━━━ Records supplied ━━━

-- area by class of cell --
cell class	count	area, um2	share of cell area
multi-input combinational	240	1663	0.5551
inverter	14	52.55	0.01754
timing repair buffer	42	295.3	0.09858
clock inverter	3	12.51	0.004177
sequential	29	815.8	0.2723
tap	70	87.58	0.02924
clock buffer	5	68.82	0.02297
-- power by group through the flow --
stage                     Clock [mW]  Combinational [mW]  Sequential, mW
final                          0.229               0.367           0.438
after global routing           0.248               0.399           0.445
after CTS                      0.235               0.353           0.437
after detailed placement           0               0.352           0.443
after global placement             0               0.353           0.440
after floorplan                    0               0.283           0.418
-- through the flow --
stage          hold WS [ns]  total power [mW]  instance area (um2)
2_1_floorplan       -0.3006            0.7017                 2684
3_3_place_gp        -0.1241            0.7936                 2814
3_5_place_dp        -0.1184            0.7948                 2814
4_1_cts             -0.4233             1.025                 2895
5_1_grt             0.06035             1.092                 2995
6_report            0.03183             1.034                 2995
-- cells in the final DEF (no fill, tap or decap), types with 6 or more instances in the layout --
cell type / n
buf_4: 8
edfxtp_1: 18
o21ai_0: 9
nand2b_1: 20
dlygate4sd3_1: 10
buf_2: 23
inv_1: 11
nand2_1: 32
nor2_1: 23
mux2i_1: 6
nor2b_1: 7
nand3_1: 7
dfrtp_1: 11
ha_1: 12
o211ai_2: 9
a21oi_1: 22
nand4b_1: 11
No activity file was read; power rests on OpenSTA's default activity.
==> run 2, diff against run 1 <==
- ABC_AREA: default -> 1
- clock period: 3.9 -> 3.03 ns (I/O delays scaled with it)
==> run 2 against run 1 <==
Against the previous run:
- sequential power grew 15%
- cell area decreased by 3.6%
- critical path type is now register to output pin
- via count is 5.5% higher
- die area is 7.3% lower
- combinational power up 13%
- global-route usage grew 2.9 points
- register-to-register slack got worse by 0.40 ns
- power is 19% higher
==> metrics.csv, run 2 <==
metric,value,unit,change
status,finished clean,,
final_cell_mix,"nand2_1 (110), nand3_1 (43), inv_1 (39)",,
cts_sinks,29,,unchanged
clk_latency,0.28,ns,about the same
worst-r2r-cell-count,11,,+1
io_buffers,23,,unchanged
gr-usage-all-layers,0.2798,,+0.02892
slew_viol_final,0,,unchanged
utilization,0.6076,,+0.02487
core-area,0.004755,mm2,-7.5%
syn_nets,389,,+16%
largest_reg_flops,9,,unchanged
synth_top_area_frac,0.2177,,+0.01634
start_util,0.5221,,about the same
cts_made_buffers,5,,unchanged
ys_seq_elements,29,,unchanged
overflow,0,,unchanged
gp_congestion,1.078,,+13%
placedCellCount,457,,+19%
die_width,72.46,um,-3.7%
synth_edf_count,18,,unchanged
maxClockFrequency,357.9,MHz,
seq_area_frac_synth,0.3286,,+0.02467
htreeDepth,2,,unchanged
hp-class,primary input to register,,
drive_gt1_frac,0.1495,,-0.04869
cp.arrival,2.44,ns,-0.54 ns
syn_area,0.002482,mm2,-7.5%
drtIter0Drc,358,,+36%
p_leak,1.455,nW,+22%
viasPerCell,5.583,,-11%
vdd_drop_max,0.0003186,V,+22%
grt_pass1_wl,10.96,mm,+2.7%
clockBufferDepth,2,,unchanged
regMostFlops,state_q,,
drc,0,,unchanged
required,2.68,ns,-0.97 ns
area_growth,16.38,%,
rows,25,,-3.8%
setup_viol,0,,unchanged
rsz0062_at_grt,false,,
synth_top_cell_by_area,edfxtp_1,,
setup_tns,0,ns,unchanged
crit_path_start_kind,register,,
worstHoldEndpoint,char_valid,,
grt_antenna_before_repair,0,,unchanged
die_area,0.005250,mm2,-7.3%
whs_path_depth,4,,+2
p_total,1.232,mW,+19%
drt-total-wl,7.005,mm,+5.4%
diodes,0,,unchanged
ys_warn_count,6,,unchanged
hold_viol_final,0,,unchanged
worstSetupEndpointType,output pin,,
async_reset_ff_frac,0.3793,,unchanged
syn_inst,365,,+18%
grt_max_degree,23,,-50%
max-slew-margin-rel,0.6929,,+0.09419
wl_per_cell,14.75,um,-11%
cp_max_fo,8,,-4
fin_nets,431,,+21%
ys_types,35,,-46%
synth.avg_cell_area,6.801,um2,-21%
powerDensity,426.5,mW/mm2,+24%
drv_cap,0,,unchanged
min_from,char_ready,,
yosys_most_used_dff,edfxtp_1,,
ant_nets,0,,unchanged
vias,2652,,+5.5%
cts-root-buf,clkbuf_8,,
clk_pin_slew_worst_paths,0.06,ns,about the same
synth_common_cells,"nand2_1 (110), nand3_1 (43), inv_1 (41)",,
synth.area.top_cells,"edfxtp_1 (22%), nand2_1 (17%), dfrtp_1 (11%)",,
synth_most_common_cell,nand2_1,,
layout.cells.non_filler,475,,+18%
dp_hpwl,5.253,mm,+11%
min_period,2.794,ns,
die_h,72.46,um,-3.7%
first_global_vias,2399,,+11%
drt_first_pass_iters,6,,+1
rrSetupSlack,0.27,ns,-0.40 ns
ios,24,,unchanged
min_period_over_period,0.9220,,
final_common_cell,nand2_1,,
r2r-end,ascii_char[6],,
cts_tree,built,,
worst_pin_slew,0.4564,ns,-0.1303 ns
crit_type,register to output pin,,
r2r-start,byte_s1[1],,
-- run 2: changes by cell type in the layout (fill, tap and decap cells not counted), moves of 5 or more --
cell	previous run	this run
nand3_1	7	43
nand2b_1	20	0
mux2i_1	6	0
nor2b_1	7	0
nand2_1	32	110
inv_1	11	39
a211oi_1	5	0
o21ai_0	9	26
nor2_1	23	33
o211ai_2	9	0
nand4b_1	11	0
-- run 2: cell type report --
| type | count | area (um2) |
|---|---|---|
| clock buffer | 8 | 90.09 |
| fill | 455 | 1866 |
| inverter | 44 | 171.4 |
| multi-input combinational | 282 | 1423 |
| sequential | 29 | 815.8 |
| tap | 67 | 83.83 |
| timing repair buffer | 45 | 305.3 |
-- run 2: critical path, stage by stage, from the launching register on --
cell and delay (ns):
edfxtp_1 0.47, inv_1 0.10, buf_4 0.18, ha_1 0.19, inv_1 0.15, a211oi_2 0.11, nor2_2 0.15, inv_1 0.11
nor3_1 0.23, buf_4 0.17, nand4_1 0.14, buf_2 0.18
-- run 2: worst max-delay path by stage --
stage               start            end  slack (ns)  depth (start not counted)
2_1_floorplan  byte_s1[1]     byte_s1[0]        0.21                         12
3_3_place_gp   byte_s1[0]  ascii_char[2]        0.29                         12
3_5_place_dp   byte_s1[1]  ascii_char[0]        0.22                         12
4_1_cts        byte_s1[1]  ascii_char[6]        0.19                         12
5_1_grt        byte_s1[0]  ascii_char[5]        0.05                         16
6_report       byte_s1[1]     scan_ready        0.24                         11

━━━

Where the data above reaches the line holding "o211ai_2: 9", begin printing, and stop after the line holding "- global-route usage grew 2.9 points". Each line must be reproduced exactly, with nothing else added.

* **Written response**:
o211ai_2: 9
a21oi_1: 22
nand4b_1: 11
No activity file was read; power rests on OpenSTA's default activity.
==> run 2, diff against run 1 <==
- ABC_AREA: default -> 1
- clock period: 3.9 -> 3.03 ns (I/O delays scaled with it)
==> run 2 against run 1 <==
Against the previous run:
- sequential power grew 15%
- cell area decreased by 3.6%
- critical path type is now register to output pin
- via count is 5.5% higher
- die area is 7.3% lower
- combinational power up 13%
- global-route usage grew 2.9 points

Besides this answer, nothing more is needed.